*ENTRIES SUPPLIED*.
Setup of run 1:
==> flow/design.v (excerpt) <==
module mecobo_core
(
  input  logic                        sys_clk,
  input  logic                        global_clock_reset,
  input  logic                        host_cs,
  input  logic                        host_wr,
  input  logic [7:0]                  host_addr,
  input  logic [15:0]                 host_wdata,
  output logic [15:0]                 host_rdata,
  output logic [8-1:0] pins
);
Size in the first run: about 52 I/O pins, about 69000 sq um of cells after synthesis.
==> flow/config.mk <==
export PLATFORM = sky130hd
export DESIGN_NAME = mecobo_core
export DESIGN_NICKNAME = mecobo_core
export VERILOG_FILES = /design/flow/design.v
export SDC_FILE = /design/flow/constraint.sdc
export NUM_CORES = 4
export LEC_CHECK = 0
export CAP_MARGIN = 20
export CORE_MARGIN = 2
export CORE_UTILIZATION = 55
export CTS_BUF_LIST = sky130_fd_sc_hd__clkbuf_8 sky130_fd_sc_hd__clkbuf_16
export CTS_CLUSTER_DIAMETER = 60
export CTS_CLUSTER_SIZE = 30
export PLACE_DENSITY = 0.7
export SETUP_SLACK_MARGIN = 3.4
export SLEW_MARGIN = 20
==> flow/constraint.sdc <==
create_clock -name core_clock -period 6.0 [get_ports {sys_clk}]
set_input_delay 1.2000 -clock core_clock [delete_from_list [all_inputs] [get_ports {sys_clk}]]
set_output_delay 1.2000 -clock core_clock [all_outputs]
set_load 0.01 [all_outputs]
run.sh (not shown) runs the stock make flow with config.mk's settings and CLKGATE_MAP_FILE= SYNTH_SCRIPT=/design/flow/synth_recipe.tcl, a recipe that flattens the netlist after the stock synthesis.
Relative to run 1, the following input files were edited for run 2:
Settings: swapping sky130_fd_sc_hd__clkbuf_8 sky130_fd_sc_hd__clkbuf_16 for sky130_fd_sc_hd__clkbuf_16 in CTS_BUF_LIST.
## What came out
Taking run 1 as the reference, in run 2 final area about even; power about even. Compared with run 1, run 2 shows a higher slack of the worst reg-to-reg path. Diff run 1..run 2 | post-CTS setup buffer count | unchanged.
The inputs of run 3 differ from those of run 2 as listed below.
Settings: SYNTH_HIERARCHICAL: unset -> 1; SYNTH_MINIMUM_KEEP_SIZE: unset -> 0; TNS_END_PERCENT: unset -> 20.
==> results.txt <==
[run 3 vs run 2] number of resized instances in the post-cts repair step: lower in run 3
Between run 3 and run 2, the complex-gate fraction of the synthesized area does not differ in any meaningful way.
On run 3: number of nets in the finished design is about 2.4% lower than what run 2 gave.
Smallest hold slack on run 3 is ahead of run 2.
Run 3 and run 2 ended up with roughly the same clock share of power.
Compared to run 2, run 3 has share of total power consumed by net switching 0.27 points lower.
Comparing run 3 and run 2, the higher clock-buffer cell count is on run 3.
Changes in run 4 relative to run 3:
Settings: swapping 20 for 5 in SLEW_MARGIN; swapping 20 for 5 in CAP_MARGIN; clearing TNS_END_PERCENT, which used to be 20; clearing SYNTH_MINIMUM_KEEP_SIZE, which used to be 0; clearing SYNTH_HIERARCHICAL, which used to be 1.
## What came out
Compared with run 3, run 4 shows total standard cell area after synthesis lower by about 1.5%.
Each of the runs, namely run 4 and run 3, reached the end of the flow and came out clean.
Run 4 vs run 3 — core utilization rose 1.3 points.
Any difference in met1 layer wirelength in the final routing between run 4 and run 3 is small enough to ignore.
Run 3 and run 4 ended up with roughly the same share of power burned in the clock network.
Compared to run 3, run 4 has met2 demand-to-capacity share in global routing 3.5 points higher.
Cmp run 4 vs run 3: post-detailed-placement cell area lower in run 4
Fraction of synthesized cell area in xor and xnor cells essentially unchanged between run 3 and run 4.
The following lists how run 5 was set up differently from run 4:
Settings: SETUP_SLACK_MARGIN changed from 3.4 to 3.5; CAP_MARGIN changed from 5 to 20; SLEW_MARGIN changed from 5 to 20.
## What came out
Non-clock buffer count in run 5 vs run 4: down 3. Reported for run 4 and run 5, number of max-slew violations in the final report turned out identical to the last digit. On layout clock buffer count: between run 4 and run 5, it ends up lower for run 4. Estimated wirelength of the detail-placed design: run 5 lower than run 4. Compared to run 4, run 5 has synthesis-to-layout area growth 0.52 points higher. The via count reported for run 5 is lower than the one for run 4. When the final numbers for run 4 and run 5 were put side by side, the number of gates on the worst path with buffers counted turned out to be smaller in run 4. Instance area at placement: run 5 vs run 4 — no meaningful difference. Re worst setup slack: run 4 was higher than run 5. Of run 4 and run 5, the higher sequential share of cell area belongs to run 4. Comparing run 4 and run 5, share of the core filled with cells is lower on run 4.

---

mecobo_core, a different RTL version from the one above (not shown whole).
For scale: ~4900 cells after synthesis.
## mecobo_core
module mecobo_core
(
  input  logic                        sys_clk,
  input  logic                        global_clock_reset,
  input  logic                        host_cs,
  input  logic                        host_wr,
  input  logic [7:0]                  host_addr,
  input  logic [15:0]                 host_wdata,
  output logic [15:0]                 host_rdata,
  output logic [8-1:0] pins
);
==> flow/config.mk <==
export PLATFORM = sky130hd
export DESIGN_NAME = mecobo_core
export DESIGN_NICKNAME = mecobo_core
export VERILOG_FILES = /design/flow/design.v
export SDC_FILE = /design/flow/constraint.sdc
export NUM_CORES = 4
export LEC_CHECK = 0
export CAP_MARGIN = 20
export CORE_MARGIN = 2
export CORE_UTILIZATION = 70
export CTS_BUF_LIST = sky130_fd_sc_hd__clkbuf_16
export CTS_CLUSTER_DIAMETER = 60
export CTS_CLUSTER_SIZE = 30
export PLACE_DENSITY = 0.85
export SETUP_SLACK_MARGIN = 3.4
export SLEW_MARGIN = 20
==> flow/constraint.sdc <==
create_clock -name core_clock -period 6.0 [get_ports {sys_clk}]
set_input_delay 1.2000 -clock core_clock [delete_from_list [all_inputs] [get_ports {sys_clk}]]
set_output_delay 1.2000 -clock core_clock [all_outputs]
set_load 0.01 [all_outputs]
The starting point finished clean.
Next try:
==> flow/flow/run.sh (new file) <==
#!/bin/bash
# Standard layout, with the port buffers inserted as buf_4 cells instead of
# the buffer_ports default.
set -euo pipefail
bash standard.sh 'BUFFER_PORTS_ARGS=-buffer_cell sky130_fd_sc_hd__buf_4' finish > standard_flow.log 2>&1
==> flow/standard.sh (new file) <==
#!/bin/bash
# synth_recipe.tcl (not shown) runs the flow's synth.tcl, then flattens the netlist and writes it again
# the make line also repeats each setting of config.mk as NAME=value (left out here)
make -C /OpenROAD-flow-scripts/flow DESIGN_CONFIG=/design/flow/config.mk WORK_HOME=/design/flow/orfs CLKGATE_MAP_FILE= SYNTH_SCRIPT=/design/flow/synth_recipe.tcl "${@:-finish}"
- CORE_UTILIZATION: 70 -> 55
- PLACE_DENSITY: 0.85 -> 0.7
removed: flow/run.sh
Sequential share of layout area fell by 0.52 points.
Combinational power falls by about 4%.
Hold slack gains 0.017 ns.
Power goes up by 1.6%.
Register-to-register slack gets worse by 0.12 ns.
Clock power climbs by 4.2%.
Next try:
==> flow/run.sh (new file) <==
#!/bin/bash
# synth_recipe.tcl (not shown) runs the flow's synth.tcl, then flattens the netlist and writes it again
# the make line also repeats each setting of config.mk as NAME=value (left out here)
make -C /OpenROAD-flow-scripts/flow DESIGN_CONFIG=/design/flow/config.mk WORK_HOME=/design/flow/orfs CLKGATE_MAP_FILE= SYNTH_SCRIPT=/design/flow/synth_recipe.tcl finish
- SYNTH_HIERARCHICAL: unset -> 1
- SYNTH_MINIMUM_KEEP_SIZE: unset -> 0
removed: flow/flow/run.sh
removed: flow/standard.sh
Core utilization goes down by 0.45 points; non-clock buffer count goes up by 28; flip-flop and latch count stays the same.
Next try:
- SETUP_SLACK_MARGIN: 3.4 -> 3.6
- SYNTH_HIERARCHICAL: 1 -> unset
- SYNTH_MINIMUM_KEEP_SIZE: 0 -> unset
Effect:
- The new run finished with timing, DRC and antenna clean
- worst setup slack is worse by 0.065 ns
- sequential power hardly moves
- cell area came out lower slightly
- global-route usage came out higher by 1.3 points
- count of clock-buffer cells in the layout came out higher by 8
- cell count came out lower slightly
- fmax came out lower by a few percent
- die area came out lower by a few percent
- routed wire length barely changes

*WORK ITEM*. Set down, word for word, only the lines running from the line with "- fmax came out lower by a few percent" to the last line of the listing above. Both of those lines belong in your answer.

*RESPONSE AREA*.
- fmax came out lower by a few percent
- die area came out lower by a few percent
- routed wire length barely changes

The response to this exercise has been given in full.